**What you will do:**
Pull out of the data below the stretch of lines bounded by the one containing "state_d = S_EXEC;" and the one containing "S_XGAP: begin", both bounds included, unchanged.

**Records for this task:**
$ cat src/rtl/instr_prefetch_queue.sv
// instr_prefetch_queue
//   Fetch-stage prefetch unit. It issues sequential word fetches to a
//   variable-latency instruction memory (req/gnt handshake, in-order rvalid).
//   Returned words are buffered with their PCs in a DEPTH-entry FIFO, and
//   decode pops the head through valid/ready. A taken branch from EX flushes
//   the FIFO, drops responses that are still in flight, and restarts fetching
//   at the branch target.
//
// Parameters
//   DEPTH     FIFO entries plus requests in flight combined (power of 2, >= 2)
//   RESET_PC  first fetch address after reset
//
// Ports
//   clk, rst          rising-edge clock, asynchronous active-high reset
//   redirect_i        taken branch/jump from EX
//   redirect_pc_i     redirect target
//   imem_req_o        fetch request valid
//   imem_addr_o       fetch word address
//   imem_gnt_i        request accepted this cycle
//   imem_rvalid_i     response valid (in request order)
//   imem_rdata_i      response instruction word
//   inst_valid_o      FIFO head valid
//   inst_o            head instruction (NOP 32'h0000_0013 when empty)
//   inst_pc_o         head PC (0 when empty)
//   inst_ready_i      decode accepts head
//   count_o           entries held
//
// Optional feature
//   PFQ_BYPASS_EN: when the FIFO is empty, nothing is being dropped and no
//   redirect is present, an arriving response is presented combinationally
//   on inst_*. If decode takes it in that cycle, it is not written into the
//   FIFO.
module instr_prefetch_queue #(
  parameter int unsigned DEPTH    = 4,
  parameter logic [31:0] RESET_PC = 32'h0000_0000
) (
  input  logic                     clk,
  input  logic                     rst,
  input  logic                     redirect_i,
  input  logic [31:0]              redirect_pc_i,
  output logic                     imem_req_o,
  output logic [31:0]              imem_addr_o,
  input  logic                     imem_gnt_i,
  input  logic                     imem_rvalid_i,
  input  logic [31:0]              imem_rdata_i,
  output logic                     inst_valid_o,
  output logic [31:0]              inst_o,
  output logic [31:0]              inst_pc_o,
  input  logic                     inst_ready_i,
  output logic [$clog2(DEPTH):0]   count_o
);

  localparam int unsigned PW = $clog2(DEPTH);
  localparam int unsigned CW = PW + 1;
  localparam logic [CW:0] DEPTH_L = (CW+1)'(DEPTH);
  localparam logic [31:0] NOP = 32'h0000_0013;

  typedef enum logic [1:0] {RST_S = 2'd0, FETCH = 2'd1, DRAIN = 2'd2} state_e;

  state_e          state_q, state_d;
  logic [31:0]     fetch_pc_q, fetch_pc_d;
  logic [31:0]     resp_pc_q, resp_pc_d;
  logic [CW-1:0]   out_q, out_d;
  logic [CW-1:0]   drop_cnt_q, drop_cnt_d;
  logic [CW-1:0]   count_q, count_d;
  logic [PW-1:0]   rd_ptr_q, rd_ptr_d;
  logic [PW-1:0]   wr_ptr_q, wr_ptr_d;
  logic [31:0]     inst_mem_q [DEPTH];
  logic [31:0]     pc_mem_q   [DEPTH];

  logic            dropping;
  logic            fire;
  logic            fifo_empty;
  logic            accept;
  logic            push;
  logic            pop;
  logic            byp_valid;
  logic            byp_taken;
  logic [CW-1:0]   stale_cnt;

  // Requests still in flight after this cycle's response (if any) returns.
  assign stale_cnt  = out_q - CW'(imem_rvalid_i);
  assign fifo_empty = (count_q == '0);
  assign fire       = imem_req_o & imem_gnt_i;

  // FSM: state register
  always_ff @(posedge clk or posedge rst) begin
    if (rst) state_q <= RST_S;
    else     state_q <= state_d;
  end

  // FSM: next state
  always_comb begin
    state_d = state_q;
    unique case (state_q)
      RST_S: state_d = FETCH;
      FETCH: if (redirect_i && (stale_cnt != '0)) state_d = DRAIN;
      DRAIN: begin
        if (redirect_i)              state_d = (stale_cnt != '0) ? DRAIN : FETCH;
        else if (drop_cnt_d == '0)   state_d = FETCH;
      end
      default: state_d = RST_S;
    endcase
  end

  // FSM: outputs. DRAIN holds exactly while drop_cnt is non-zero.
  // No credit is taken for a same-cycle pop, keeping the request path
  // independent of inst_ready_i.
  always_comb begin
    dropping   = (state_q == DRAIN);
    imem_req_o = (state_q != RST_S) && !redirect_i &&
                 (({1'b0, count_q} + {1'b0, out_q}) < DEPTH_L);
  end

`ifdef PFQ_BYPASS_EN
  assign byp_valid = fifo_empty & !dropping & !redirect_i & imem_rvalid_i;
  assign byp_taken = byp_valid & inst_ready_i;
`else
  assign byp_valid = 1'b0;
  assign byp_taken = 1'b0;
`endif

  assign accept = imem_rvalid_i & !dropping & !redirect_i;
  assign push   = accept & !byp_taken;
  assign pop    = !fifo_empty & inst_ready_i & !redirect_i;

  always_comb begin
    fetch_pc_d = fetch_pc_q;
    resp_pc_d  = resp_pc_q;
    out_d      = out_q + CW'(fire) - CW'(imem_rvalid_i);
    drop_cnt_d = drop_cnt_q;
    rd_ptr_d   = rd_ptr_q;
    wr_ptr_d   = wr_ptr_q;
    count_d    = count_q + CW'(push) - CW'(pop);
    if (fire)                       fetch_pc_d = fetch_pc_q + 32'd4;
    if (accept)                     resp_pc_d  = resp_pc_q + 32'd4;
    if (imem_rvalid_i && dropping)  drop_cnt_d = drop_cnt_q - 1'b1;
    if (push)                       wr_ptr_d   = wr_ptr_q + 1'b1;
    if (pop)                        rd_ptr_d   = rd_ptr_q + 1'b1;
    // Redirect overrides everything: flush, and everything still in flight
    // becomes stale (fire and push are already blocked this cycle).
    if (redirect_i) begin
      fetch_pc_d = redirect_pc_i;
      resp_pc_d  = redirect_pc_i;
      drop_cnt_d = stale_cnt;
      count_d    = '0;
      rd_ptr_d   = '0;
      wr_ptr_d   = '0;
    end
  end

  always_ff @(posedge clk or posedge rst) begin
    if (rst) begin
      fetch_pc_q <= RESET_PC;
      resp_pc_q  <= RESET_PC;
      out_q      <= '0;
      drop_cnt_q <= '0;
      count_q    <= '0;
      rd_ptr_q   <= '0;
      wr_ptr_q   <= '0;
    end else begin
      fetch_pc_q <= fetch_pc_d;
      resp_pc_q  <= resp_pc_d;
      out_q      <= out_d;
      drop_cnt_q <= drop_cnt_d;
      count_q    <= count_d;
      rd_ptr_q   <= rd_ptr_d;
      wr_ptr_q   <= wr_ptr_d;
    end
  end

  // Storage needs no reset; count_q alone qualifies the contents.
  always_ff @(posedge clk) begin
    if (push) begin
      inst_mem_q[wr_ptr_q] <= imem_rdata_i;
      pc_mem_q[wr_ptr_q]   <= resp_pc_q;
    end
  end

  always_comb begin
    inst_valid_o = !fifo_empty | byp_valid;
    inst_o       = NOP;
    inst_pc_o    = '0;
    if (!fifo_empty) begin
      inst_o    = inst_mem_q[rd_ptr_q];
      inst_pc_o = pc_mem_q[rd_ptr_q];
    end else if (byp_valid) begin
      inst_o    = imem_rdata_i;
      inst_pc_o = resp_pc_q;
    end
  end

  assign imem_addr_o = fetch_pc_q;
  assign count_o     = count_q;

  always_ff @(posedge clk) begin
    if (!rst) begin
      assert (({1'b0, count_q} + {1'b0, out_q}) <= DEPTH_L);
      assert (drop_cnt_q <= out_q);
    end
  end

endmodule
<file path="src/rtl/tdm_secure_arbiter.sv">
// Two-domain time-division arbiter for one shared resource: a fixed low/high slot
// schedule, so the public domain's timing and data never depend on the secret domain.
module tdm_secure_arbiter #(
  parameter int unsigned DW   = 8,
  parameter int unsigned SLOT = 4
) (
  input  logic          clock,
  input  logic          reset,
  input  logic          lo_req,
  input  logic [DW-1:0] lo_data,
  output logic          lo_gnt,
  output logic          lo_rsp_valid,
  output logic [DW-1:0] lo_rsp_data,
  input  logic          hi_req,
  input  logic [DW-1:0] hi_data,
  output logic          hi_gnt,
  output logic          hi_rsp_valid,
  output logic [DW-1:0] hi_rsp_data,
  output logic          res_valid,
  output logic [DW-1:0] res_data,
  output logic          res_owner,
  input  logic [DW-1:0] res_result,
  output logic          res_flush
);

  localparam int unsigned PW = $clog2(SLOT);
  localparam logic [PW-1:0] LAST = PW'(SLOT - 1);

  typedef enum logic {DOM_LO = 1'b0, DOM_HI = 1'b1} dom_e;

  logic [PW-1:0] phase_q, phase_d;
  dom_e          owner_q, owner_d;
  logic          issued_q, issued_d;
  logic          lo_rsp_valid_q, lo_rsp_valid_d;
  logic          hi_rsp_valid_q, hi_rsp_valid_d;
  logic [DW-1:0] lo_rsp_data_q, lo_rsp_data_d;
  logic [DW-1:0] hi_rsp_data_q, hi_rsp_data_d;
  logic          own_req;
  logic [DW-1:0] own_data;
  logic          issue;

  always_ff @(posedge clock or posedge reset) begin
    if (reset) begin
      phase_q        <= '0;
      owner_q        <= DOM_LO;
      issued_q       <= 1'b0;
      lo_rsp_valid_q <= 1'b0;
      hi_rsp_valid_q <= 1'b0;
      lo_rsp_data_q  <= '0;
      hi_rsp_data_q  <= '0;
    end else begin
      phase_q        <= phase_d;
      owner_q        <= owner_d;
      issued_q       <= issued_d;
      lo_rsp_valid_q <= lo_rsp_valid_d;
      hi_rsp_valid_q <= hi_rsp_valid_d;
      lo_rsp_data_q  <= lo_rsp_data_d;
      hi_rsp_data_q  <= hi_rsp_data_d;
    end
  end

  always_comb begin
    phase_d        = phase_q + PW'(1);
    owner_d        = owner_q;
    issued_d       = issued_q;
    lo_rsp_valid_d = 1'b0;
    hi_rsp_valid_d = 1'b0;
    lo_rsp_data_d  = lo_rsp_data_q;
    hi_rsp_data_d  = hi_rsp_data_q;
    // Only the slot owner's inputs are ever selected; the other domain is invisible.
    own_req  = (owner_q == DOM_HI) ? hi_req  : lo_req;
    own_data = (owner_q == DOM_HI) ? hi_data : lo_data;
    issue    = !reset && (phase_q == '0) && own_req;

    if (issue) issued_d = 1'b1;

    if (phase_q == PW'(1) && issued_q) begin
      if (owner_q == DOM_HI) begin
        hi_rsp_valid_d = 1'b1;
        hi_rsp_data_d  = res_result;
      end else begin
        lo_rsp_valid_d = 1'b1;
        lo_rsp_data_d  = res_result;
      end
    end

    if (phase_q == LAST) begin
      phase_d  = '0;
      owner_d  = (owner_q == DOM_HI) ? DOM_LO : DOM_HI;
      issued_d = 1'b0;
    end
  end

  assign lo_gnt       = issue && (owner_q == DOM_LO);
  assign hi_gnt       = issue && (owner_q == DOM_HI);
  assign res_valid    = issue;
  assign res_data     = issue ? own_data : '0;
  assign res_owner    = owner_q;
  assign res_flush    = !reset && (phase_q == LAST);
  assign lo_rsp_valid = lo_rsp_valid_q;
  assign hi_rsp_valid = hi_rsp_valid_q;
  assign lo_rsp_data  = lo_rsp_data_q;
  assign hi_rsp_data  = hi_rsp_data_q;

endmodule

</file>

--

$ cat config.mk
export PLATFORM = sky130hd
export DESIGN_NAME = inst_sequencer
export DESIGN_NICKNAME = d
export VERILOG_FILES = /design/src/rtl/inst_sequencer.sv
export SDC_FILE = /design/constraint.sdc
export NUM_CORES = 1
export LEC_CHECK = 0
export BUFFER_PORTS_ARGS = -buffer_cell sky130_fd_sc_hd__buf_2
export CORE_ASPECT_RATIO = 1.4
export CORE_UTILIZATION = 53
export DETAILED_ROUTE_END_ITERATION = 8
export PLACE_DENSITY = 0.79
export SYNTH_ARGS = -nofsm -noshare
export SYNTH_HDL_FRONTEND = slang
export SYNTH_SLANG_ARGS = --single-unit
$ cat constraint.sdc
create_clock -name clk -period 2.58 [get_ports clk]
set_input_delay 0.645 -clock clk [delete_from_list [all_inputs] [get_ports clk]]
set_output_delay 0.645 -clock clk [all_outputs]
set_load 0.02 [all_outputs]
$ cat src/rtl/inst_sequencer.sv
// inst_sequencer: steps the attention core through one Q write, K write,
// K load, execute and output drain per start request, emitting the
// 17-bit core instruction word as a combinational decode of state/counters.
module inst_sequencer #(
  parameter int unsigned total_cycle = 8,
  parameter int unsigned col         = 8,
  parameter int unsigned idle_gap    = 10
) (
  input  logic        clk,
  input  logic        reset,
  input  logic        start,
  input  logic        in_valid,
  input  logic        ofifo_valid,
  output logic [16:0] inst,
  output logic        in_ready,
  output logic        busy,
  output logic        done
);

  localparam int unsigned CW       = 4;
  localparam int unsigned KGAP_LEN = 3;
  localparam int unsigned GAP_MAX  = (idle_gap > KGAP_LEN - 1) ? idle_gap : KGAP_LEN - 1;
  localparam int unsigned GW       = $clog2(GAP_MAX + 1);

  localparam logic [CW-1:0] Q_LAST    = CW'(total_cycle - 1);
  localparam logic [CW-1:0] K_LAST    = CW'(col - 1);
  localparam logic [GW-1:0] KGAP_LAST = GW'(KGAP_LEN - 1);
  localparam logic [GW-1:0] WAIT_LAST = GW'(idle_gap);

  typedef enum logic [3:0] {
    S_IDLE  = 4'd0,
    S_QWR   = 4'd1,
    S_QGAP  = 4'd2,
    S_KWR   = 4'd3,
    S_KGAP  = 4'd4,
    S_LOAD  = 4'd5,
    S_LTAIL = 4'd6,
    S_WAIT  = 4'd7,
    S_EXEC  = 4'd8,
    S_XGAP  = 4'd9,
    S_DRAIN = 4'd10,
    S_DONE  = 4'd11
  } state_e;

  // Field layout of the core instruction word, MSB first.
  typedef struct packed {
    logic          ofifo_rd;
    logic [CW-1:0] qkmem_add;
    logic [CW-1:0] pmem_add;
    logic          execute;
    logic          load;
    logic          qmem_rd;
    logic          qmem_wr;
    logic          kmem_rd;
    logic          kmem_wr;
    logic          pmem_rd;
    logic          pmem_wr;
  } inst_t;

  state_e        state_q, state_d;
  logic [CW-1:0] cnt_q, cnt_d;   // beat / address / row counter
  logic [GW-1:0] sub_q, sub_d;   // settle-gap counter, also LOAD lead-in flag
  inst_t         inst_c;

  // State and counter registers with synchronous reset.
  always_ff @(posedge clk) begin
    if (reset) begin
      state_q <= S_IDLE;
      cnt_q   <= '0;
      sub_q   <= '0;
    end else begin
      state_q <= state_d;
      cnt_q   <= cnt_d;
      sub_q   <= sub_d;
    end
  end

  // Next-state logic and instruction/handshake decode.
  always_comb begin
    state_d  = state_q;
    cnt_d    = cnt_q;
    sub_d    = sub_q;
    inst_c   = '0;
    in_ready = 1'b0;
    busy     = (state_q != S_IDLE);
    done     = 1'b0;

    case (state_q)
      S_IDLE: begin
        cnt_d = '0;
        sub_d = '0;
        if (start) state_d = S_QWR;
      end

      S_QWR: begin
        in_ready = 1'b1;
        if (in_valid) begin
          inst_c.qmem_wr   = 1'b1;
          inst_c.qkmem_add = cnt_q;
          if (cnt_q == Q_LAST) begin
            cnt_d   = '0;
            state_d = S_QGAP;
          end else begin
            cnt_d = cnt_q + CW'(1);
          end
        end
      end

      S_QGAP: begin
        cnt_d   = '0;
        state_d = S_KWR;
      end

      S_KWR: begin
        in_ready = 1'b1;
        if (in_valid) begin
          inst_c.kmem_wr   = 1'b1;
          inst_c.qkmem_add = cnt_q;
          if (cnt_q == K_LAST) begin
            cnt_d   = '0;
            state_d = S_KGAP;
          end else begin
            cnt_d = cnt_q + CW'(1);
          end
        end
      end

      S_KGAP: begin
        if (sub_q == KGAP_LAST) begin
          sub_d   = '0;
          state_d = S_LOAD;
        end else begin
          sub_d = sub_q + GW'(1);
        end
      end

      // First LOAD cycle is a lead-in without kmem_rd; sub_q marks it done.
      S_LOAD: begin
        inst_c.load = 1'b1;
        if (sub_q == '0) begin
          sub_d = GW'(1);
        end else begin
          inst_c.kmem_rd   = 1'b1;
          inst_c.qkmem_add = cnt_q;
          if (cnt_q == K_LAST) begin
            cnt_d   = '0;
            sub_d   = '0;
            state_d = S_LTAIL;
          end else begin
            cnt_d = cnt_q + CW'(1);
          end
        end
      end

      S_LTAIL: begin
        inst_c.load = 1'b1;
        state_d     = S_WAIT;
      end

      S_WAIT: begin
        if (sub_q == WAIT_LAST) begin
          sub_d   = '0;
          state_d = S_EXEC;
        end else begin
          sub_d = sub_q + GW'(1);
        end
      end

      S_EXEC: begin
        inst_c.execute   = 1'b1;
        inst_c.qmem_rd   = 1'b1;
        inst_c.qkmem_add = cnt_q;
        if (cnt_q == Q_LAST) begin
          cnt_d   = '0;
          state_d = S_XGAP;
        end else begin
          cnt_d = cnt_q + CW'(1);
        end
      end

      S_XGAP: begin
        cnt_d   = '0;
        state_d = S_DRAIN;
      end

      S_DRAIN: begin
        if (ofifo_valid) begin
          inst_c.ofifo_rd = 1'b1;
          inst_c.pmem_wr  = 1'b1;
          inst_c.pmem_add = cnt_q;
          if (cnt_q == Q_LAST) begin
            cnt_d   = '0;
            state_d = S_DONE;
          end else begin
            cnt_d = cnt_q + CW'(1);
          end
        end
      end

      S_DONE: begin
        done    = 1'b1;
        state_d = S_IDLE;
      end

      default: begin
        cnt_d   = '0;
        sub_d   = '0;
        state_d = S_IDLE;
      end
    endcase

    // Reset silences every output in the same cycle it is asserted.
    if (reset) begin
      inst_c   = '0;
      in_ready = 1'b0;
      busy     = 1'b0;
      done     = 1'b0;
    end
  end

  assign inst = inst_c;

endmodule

**Answer to this task:**
          state_d = S_EXEC;
        end else begin
          sub_d = sub_q + GW'(1);
        end
      end

      S_EXEC: begin
        inst_c.execute   = 1'b1;
        inst_c.qmem_rd   = 1'b1;
        inst_c.qkmem_add = cnt_q;
        if (cnt_q == Q_LAST) begin
          cnt_d   = '0;
          state_d = S_XGAP;
        end else begin
          cnt_d = cnt_q + CW'(1);
        end
      end

      S_XGAP: begin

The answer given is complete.